*** Opening of DATASET EXTRACT ***

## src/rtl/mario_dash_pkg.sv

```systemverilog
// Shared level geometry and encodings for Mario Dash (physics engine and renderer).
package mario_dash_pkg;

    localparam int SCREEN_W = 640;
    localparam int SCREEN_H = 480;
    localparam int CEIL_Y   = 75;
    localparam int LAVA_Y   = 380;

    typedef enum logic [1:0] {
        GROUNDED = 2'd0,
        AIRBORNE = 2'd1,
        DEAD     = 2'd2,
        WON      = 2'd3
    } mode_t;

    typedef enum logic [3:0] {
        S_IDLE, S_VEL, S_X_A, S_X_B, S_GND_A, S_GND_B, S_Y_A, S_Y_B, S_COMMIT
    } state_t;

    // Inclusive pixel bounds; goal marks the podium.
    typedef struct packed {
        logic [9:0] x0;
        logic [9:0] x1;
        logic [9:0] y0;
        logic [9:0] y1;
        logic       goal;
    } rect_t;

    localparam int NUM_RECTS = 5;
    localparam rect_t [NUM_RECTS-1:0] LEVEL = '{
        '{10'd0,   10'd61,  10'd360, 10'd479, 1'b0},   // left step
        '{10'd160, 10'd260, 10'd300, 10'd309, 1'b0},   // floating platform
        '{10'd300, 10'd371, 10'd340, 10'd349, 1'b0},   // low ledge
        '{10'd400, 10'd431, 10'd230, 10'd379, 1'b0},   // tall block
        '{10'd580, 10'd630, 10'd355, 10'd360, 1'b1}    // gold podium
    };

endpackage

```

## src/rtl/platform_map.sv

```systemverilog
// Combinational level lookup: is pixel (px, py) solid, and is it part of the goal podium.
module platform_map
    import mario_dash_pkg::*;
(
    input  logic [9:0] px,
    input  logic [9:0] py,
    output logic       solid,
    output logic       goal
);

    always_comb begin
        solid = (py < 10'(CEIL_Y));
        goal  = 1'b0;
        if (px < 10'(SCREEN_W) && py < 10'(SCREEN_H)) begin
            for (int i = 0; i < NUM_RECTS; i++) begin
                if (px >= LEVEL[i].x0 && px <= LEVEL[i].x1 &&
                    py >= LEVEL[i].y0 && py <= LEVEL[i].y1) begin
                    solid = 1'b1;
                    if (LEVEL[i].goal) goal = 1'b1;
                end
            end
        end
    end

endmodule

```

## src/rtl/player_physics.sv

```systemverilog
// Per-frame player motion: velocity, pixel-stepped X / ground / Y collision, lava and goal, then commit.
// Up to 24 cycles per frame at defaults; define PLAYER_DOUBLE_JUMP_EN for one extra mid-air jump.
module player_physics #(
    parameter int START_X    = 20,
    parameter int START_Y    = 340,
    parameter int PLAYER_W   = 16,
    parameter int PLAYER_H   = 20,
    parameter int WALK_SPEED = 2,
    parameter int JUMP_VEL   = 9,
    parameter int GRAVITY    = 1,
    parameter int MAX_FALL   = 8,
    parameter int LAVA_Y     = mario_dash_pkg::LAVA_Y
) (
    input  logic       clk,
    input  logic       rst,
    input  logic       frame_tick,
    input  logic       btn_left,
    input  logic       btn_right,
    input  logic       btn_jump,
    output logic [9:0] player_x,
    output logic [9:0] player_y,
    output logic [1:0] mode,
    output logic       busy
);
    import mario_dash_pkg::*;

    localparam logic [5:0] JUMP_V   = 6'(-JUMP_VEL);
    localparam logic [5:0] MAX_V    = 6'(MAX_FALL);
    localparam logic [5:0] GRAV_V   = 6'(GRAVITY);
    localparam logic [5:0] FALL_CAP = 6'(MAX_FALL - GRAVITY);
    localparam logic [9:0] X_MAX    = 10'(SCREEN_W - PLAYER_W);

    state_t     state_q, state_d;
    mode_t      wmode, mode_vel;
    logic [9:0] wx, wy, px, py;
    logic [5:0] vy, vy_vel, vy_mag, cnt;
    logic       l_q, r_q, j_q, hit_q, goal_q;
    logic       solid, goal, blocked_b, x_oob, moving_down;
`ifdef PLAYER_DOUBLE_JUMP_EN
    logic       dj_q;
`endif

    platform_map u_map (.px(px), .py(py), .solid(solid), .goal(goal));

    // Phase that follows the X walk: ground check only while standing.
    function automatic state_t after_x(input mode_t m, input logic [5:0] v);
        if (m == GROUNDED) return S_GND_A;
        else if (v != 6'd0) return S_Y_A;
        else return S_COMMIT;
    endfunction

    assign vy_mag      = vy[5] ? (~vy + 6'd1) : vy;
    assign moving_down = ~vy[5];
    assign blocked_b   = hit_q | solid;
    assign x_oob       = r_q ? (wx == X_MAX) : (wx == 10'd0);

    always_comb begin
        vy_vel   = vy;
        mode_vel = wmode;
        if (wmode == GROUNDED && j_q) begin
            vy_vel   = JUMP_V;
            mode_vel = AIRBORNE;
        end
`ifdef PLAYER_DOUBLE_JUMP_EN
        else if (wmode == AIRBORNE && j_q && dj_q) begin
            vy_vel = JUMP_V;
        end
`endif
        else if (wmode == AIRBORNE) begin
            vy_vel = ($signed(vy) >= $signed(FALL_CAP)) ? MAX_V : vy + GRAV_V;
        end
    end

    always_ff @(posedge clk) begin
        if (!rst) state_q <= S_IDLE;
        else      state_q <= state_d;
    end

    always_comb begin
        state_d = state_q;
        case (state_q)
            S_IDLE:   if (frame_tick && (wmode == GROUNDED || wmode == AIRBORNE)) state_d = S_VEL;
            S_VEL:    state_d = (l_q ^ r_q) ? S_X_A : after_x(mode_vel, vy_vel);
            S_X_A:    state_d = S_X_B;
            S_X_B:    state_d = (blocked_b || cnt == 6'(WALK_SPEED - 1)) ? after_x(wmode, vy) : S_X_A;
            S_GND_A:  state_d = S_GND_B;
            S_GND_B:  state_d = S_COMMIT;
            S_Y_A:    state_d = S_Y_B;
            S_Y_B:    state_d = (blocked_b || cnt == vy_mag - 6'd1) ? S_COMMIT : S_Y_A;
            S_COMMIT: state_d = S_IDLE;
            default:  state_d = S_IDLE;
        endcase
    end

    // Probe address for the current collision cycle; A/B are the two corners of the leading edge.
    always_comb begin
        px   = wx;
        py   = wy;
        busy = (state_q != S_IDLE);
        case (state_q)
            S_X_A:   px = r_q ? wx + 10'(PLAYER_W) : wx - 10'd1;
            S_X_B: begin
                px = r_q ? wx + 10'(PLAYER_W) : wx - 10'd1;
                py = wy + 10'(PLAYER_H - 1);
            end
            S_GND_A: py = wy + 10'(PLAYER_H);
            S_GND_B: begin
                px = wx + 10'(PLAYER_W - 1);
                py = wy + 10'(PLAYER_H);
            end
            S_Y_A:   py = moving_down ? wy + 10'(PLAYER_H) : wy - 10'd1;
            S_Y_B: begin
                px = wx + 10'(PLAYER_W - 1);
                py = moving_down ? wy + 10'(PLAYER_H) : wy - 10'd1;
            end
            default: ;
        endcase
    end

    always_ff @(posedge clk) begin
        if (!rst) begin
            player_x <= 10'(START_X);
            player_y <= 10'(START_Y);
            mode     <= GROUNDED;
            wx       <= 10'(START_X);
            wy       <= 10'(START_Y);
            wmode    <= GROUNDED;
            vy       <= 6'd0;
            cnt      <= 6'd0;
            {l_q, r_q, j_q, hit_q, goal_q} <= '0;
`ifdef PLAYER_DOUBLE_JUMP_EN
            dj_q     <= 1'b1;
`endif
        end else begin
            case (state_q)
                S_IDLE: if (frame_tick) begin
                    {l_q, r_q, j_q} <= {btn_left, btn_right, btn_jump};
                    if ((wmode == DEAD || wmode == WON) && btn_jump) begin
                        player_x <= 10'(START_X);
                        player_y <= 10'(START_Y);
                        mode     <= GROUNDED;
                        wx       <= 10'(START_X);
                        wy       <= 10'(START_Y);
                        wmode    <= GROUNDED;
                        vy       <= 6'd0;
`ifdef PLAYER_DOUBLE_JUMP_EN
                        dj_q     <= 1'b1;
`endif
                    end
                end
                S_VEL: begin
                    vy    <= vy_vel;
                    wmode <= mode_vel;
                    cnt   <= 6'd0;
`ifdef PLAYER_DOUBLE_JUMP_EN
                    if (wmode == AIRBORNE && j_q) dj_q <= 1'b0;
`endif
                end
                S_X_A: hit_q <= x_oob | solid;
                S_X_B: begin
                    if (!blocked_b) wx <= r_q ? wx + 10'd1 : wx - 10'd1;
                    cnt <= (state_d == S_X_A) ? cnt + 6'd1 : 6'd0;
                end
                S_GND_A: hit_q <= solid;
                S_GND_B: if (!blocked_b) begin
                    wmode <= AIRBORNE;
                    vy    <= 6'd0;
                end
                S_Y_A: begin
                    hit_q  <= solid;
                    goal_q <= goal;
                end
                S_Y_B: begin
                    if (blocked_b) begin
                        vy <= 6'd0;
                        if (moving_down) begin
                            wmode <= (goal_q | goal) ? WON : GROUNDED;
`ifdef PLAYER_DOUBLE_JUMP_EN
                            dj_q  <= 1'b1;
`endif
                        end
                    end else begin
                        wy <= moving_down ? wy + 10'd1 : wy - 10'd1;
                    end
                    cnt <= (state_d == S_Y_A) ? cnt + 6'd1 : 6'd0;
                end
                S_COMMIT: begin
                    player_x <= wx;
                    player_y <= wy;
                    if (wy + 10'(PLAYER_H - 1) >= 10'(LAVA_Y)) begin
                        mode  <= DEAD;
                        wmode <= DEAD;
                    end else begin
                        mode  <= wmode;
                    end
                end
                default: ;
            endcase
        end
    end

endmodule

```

*** Close of DATASET EXTRACT ***

» **ASSIGNMENT**
Return, from the entries, each line that holds "localparam".

» **SOLVED PROBLEM**
    localparam int SCREEN_W = 640;
    localparam int SCREEN_H = 480;
    localparam int CEIL_Y   = 75;
    localparam int LAVA_Y   = 380;
    localparam int NUM_RECTS = 5;
    localparam rect_t [NUM_RECTS-1:0] LEVEL = '{
    localparam logic [5:0] JUMP_V   = 6'(-JUMP_VEL);
    localparam logic [5:0] MAX_V    = 6'(MAX_FALL);
    localparam logic [5:0] GRAV_V   = 6'(GRAVITY);
    localparam logic [5:0] FALL_CAP = 6'(MAX_FALL - GRAVITY);
    localparam logic [9:0] X_MAX    = 10'(SCREEN_W - PLAYER_W);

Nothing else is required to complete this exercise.